[Material for this exercise Boundary: Start]
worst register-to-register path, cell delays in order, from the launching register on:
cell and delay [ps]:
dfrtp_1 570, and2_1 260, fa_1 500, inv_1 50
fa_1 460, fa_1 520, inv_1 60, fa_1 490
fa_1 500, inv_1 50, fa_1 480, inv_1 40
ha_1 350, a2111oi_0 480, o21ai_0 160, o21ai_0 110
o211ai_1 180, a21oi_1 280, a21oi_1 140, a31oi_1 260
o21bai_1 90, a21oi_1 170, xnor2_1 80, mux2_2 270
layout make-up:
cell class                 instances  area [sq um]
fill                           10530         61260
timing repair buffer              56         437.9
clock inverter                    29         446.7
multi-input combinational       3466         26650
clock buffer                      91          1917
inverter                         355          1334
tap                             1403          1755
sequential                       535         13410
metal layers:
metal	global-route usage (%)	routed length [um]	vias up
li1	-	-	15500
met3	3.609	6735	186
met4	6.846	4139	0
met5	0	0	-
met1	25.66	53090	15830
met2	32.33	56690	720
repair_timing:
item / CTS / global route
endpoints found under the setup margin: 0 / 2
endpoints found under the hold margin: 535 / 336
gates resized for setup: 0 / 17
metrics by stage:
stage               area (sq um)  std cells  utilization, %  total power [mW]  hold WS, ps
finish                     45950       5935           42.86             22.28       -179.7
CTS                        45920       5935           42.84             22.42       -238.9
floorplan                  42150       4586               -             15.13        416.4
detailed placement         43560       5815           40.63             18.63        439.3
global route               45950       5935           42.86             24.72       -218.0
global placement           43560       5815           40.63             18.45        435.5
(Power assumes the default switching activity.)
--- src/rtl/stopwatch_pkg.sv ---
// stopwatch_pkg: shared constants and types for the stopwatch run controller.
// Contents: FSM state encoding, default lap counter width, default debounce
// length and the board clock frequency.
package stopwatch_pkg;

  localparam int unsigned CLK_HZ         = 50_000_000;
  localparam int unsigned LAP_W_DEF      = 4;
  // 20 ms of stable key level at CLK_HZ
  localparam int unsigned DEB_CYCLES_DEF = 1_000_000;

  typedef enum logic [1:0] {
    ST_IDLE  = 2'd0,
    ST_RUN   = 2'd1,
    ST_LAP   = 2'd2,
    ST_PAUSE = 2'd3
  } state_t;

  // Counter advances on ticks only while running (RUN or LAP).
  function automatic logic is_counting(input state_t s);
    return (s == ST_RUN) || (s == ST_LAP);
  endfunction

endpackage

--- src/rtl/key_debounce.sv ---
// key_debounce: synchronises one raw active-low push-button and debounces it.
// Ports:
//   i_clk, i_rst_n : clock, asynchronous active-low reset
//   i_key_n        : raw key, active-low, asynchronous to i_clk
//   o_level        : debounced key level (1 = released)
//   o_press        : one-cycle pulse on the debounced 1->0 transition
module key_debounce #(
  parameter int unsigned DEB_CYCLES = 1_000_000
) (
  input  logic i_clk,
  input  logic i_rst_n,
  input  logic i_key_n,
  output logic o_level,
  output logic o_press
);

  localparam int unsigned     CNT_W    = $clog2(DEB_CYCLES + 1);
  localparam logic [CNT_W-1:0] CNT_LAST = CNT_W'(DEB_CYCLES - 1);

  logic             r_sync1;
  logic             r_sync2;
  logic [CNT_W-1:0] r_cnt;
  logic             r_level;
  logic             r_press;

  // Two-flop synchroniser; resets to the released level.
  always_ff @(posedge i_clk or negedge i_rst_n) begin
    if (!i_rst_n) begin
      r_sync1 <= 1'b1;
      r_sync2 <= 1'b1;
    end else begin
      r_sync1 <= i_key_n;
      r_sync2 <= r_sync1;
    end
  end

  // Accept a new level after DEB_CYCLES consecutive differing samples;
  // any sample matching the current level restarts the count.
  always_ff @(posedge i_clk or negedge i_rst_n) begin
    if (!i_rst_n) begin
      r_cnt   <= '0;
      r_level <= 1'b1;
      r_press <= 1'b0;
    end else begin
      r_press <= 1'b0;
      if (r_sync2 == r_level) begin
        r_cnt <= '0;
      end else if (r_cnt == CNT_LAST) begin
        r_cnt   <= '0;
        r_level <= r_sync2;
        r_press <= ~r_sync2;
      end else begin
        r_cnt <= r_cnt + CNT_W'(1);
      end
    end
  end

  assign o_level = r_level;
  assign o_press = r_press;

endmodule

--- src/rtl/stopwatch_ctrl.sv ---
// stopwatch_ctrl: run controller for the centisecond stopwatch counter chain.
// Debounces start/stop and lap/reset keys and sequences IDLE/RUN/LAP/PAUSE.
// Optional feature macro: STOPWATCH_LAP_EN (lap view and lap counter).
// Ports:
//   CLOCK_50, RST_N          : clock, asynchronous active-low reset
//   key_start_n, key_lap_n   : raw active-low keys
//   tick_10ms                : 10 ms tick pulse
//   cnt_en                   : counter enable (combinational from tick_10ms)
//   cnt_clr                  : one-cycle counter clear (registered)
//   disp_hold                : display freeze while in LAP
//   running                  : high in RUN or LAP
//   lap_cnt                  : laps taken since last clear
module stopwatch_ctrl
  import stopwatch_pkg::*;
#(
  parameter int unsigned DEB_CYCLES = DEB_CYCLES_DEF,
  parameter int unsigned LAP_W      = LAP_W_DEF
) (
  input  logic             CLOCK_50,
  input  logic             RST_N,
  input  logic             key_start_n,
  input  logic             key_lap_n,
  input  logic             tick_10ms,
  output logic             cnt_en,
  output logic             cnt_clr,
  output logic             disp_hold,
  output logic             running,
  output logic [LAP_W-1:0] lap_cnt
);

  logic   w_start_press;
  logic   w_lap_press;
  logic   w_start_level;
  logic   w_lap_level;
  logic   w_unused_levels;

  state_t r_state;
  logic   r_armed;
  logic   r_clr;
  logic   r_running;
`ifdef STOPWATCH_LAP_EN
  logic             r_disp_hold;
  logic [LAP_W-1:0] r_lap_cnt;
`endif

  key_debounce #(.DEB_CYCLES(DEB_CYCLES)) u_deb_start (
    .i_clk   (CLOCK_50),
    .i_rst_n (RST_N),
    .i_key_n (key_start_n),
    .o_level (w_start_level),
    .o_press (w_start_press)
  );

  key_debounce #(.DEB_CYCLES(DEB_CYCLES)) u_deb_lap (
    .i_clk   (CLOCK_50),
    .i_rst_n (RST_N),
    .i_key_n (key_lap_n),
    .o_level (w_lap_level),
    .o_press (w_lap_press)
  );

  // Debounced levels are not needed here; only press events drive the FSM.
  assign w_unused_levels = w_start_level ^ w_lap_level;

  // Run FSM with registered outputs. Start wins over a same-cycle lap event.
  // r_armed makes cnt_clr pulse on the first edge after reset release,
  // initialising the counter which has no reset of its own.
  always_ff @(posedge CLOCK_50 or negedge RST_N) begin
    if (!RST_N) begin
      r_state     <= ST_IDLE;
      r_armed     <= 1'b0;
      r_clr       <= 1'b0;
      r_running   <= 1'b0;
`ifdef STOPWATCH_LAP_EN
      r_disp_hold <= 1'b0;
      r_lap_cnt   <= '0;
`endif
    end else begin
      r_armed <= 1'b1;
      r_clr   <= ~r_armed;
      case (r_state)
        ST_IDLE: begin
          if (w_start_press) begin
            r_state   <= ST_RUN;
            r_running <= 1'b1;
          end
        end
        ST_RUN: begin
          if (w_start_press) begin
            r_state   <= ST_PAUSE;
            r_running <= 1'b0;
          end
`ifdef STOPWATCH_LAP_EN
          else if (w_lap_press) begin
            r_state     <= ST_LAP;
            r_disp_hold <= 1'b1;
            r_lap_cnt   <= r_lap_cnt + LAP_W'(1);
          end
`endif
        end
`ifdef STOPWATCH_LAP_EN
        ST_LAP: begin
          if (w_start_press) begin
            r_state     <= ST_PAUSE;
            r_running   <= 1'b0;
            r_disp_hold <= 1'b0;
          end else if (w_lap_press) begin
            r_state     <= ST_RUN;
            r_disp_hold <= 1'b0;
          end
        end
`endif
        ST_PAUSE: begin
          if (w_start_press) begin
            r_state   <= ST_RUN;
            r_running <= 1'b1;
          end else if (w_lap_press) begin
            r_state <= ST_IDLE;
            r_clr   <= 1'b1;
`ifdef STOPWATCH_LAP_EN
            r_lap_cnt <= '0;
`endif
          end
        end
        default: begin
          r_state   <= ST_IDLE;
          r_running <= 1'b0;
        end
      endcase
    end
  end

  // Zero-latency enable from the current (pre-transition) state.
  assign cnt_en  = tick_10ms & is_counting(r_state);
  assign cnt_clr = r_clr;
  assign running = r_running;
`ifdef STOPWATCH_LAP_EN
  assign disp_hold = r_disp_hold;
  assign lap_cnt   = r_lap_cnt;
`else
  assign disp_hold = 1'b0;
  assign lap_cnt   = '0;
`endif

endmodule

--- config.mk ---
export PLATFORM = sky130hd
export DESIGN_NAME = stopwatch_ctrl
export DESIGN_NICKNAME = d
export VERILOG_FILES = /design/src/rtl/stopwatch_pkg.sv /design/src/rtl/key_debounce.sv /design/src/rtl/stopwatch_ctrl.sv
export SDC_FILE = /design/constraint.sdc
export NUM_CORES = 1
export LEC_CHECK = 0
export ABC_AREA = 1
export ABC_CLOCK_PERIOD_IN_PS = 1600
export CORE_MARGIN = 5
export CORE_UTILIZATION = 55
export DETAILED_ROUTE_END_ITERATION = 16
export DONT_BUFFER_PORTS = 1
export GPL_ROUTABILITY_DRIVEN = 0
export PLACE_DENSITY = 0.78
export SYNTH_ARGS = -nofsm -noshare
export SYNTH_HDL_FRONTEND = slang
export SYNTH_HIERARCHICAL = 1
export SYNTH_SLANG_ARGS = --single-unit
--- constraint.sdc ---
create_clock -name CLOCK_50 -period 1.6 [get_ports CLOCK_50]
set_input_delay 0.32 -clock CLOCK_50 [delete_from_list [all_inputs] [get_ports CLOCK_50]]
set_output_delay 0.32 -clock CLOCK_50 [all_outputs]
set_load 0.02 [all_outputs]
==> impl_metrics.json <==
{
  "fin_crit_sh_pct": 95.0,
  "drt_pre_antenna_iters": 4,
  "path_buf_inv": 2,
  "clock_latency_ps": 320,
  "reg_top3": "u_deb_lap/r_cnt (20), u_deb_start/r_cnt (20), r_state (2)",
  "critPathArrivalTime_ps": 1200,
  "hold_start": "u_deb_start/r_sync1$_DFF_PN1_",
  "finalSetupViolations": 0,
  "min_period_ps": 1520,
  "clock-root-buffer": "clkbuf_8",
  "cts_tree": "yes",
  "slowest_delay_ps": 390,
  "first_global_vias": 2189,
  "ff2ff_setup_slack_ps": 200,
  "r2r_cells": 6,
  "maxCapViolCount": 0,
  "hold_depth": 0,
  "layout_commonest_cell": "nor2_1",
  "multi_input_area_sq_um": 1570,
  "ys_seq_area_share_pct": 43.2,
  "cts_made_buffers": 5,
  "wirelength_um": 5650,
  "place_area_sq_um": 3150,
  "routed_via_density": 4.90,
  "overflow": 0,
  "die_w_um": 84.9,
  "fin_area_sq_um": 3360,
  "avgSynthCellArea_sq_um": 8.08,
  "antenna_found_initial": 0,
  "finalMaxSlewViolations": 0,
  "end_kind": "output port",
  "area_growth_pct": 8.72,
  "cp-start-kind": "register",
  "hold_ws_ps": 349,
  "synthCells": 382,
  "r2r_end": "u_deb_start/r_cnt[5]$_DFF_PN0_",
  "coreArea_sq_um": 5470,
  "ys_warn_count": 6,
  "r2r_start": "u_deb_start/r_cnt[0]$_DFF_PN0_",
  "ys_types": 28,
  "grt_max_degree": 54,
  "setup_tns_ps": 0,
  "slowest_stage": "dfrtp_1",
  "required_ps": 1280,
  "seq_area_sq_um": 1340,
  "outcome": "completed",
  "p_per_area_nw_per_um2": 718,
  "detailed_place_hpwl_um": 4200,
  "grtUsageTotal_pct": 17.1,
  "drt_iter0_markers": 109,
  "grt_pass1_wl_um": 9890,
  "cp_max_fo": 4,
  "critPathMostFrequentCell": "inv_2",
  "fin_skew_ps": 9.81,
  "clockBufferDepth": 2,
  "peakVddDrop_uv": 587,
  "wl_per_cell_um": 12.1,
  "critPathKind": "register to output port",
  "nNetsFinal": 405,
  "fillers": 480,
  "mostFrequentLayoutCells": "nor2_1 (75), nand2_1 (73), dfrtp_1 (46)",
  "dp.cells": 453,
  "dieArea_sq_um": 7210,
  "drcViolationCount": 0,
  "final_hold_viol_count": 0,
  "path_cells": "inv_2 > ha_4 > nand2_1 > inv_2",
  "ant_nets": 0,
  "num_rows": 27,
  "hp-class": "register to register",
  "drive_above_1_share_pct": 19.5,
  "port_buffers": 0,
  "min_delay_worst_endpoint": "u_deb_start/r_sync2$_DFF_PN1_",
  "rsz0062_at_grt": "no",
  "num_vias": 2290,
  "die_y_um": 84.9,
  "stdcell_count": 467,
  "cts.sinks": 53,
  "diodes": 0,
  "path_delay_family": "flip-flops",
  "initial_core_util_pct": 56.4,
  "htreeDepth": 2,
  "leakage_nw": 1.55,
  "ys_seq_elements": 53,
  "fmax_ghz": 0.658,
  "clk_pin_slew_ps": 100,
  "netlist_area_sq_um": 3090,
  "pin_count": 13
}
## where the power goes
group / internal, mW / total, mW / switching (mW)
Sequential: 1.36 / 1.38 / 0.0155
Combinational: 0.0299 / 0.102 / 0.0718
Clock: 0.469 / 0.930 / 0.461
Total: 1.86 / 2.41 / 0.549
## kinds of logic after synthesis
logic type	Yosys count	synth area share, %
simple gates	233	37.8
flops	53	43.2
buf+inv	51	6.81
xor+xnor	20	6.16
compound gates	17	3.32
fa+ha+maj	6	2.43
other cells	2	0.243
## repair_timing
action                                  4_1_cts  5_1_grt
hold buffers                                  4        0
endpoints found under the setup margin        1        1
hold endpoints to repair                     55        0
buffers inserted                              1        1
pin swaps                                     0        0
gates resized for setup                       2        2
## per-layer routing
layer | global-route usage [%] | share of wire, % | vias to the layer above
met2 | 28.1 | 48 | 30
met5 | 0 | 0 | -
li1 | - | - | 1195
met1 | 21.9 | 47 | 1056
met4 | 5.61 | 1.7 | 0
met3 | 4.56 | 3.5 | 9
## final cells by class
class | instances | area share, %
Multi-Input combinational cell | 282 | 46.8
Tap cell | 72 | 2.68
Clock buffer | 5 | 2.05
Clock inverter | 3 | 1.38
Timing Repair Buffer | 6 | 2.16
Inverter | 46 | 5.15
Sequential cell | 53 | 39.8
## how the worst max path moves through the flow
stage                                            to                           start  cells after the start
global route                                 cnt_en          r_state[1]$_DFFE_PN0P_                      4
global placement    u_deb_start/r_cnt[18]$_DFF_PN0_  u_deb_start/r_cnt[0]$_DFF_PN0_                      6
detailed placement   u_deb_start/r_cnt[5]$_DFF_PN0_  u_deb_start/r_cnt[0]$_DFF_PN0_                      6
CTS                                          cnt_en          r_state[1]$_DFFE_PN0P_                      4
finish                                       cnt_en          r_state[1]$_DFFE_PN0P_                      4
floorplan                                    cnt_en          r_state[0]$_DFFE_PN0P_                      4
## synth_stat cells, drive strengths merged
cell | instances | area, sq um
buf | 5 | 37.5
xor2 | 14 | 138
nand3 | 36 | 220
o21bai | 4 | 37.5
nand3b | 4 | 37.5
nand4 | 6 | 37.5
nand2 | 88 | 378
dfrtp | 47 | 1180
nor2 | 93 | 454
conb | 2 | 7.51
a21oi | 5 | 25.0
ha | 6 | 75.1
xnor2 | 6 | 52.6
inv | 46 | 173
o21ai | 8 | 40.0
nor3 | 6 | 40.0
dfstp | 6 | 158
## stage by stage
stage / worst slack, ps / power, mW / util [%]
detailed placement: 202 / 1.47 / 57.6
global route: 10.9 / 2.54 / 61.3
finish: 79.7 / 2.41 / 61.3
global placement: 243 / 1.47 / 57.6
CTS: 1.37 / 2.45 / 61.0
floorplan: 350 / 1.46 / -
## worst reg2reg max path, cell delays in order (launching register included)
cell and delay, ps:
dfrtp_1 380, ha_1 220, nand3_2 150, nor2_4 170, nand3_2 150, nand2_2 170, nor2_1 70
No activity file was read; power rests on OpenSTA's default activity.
[Material for this exercise Boundary: End]
● What is being asked: Please make an exact copy of the lines above from the line with "key_debounce #(.DEB_CYCLES(DEB_CYCLES)) u_deb_start" through the line with "key_debounce #(.DEB_CYCLES(DEB_CYCLES)) u_deb_lap", both ends included.

● Response to this task:
  key_debounce #(.DEB_CYCLES(DEB_CYCLES)) u_deb_start (
    .i_clk   (CLOCK_50),
    .i_rst_n (RST_N),
    .i_key_n (key_start_n),
    .o_level (w_start_level),
    .o_press (w_start_press)
  );

  key_debounce #(.DEB_CYCLES(DEB_CYCLES)) u_deb_lap (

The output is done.